— Recorded information —
================================

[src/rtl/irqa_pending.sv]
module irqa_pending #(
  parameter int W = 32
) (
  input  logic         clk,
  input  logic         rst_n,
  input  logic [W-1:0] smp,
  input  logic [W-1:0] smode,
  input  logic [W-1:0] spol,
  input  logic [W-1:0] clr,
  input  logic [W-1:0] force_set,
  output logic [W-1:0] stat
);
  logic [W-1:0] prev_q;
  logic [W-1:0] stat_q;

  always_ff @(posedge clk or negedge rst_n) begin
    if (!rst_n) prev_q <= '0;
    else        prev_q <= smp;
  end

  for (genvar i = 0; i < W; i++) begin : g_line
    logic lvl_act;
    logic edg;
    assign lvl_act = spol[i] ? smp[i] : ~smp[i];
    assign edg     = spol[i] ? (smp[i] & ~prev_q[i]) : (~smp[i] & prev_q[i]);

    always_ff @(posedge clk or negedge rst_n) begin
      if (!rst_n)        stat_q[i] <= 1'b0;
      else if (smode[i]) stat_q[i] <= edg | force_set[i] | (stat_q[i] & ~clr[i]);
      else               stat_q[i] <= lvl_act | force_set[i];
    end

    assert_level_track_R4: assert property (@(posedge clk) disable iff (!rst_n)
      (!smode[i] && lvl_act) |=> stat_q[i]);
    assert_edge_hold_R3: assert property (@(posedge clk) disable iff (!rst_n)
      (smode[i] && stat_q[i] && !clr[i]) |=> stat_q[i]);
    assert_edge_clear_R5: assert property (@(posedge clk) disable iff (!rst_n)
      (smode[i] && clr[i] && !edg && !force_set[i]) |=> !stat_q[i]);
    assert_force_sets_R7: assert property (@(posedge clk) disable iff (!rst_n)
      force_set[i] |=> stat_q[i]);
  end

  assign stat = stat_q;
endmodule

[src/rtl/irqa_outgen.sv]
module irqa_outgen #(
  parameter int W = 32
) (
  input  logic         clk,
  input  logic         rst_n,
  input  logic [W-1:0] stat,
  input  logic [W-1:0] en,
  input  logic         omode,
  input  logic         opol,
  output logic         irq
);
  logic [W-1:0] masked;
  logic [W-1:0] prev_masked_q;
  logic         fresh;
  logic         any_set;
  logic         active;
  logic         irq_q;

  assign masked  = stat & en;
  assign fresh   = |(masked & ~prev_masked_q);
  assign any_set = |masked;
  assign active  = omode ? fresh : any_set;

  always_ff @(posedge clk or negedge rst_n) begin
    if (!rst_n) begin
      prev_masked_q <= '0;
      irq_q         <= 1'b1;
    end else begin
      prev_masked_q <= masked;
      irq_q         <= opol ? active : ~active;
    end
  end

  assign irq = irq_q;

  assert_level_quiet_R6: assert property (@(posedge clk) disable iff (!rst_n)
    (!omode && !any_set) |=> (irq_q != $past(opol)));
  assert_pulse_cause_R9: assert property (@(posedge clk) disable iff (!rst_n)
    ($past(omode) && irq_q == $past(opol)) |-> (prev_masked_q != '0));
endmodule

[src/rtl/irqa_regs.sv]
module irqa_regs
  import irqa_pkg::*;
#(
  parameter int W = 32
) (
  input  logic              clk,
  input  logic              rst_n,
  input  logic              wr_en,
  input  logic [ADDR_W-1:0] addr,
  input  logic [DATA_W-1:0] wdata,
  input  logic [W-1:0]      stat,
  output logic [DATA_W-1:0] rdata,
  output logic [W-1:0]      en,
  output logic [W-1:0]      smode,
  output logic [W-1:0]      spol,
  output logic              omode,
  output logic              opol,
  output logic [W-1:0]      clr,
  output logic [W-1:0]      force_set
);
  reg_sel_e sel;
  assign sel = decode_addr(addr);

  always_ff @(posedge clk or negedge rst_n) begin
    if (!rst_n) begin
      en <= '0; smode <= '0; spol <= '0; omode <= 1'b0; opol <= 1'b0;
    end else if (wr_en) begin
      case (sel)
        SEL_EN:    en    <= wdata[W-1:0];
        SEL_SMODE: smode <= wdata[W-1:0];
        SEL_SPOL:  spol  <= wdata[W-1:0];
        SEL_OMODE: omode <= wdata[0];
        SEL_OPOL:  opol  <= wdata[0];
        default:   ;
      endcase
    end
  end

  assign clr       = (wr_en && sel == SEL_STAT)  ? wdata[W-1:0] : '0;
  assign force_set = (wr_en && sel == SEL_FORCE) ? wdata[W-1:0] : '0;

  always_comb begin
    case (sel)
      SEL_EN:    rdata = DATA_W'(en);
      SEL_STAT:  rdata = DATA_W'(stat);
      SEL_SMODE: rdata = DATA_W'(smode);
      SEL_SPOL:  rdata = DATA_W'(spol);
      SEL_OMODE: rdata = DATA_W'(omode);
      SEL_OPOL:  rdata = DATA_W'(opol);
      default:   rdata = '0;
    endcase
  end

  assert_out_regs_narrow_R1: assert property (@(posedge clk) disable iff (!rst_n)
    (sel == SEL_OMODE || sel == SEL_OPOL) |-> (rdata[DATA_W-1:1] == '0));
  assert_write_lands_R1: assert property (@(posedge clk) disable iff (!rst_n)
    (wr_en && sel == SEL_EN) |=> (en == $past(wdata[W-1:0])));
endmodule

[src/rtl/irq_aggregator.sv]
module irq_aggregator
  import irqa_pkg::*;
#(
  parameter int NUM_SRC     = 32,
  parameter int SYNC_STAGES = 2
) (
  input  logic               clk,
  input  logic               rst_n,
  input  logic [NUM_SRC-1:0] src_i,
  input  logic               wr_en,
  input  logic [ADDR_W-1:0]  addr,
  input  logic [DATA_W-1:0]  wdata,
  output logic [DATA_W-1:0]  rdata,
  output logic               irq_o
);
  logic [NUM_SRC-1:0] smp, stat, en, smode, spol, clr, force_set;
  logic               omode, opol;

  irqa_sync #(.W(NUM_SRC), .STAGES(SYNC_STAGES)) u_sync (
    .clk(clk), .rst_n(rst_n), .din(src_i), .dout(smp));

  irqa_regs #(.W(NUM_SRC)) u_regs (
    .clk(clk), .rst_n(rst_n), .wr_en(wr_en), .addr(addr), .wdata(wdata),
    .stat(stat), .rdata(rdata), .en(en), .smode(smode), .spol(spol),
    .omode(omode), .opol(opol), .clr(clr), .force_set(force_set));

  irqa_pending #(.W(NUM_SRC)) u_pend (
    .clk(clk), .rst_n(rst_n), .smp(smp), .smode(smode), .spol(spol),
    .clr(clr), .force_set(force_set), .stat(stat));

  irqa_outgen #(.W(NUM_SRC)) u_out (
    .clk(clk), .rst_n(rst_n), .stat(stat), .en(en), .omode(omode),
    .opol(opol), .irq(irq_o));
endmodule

================================

— Exercise —
Reproduce, exactly, all the lines shown above.

— Completed exercise —
[src/rtl/irqa_pending.sv]
module irqa_pending #(
  parameter int W = 32
) (
  input  logic         clk,
  input  logic         rst_n,
  input  logic [W-1:0] smp,
  input  logic [W-1:0] smode,
  input  logic [W-1:0] spol,
  input  logic [W-1:0] clr,
  input  logic [W-1:0] force_set,
  output logic [W-1:0] stat
);
  logic [W-1:0] prev_q;
  logic [W-1:0] stat_q;

  always_ff @(posedge clk or negedge rst_n) begin
    if (!rst_n) prev_q <= '0;
    else        prev_q <= smp;
  end

  for (genvar i = 0; i < W; i++) begin : g_line
    logic lvl_act;
    logic edg;
    assign lvl_act = spol[i] ? smp[i] : ~smp[i];
    assign edg     = spol[i] ? (smp[i] & ~prev_q[i]) : (~smp[i] & prev_q[i]);

    always_ff @(posedge clk or negedge rst_n) begin
      if (!rst_n)        stat_q[i] <= 1'b0;
      else if (smode[i]) stat_q[i] <= edg | force_set[i] | (stat_q[i] & ~clr[i]);
      else               stat_q[i] <= lvl_act | force_set[i];
    end

    assert_level_track_R4: assert property (@(posedge clk) disable iff (!rst_n)
      (!smode[i] && lvl_act) |=> stat_q[i]);
    assert_edge_hold_R3: assert property (@(posedge clk) disable iff (!rst_n)
      (smode[i] && stat_q[i] && !clr[i]) |=> stat_q[i]);
    assert_edge_clear_R5: assert property (@(posedge clk) disable iff (!rst_n)
      (smode[i] && clr[i] && !edg && !force_set[i]) |=> !stat_q[i]);
    assert_force_sets_R7: assert property (@(posedge clk) disable iff (!rst_n)
      force_set[i] |=> stat_q[i]);
  end

  assign stat = stat_q;
endmodule

[src/rtl/irqa_outgen.sv]
module irqa_outgen #(
  parameter int W = 32
) (
  input  logic         clk,
  input  logic         rst_n,
  input  logic [W-1:0] stat,
  input  logic [W-1:0] en,
  input  logic         omode,
  input  logic         opol,
  output logic         irq
);
  logic [W-1:0] masked;
  logic [W-1:0] prev_masked_q;
  logic         fresh;
  logic         any_set;
  logic         active;
  logic         irq_q;

  assign masked  = stat & en;
  assign fresh   = |(masked & ~prev_masked_q);
  assign any_set = |masked;
  assign active  = omode ? fresh : any_set;

  always_ff @(posedge clk or negedge rst_n) begin
    if (!rst_n) begin
      prev_masked_q <= '0;
      irq_q         <= 1'b1;
    end else begin
      prev_masked_q <= masked;
      irq_q         <= opol ? active : ~active;
    end
  end

  assign irq = irq_q;

  assert_level_quiet_R6: assert property (@(posedge clk) disable iff (!rst_n)
    (!omode && !any_set) |=> (irq_q != $past(opol)));
  assert_pulse_cause_R9: assert property (@(posedge clk) disable iff (!rst_n)
    ($past(omode) && irq_q == $past(opol)) |-> (prev_masked_q != '0));
endmodule

[src/rtl/irqa_regs.sv]
module irqa_regs
  import irqa_pkg::*;
#(
  parameter int W = 32
) (
  input  logic              clk,
  input  logic              rst_n,
  input  logic              wr_en,
  input  logic [ADDR_W-1:0] addr,
  input  logic [DATA_W-1:0] wdata,
  input  logic [W-1:0]      stat,
  output logic [DATA_W-1:0] rdata,
  output logic [W-1:0]      en,
  output logic [W-1:0]      smode,
  output logic [W-1:0]      spol,
  output logic              omode,
  output logic              opol,
  output logic [W-1:0]      clr,
  output logic [W-1:0]      force_set
);
  reg_sel_e sel;
  assign sel = decode_addr(addr);

  always_ff @(posedge clk or negedge rst_n) begin
    if (!rst_n) begin
      en <= '0; smode <= '0; spol <= '0; omode <= 1'b0; opol <= 1'b0;
    end else if (wr_en) begin
      case (sel)
        SEL_EN:    en    <= wdata[W-1:0];
        SEL_SMODE: smode <= wdata[W-1:0];
        SEL_SPOL:  spol  <= wdata[W-1:0];
        SEL_OMODE: omode <= wdata[0];
        SEL_OPOL:  opol  <= wdata[0];
        default:   ;
      endcase
    end
  end

  assign clr       = (wr_en && sel == SEL_STAT)  ? wdata[W-1:0] : '0;
  assign force_set = (wr_en && sel == SEL_FORCE) ? wdata[W-1:0] : '0;

  always_comb begin
    case (sel)
      SEL_EN:    rdata = DATA_W'(en);
      SEL_STAT:  rdata = DATA_W'(stat);
      SEL_SMODE: rdata = DATA_W'(smode);
      SEL_SPOL:  rdata = DATA_W'(spol);
      SEL_OMODE: rdata = DATA_W'(omode);
      SEL_OPOL:  rdata = DATA_W'(opol);
      default:   rdata = '0;
    endcase
  end

  assert_out_regs_narrow_R1: assert property (@(posedge clk) disable iff (!rst_n)
    (sel == SEL_OMODE || sel == SEL_OPOL) |-> (rdata[DATA_W-1:1] == '0));
  assert_write_lands_R1: assert property (@(posedge clk) disable iff (!rst_n)
    (wr_en && sel == SEL_EN) |=> (en == $past(wdata[W-1:0])));
endmodule

[src/rtl/irq_aggregator.sv]
module irq_aggregator
  import irqa_pkg::*;
#(
  parameter int NUM_SRC     = 32,
  parameter int SYNC_STAGES = 2
) (
  input  logic               clk,
  input  logic               rst_n,
  input  logic [NUM_SRC-1:0] src_i,
  input  logic               wr_en,
  input  logic [ADDR_W-1:0]  addr,
  input  logic [DATA_W-1:0]  wdata,
  output logic [DATA_W-1:0]  rdata,
  output logic               irq_o
);
  logic [NUM_SRC-1:0] smp, stat, en, smode, spol, clr, force_set;
  logic               omode, opol;

  irqa_sync #(.W(NUM_SRC), .STAGES(SYNC_STAGES)) u_sync (
    .clk(clk), .rst_n(rst_n), .din(src_i), .dout(smp));

  irqa_regs #(.W(NUM_SRC)) u_regs (
    .clk(clk), .rst_n(rst_n), .wr_en(wr_en), .addr(addr), .wdata(wdata),
    .stat(stat), .rdata(rdata), .en(en), .smode(smode), .spol(spol),
    .omode(omode), .opol(opol), .clr(clr), .force_set(force_set));

  irqa_pending #(.W(NUM_SRC)) u_pend (
    .clk(clk), .rst_n(rst_n), .smp(smp), .smode(smode), .spol(spol),
    .clr(clr), .force_set(force_set), .stat(stat));

  irqa_outgen #(.W(NUM_SRC)) u_out (
    .clk(clk), .rst_n(rst_n), .stat(stat), .en(en), .omode(omode),
    .opol(opol), .irq(irq_o));
endmodule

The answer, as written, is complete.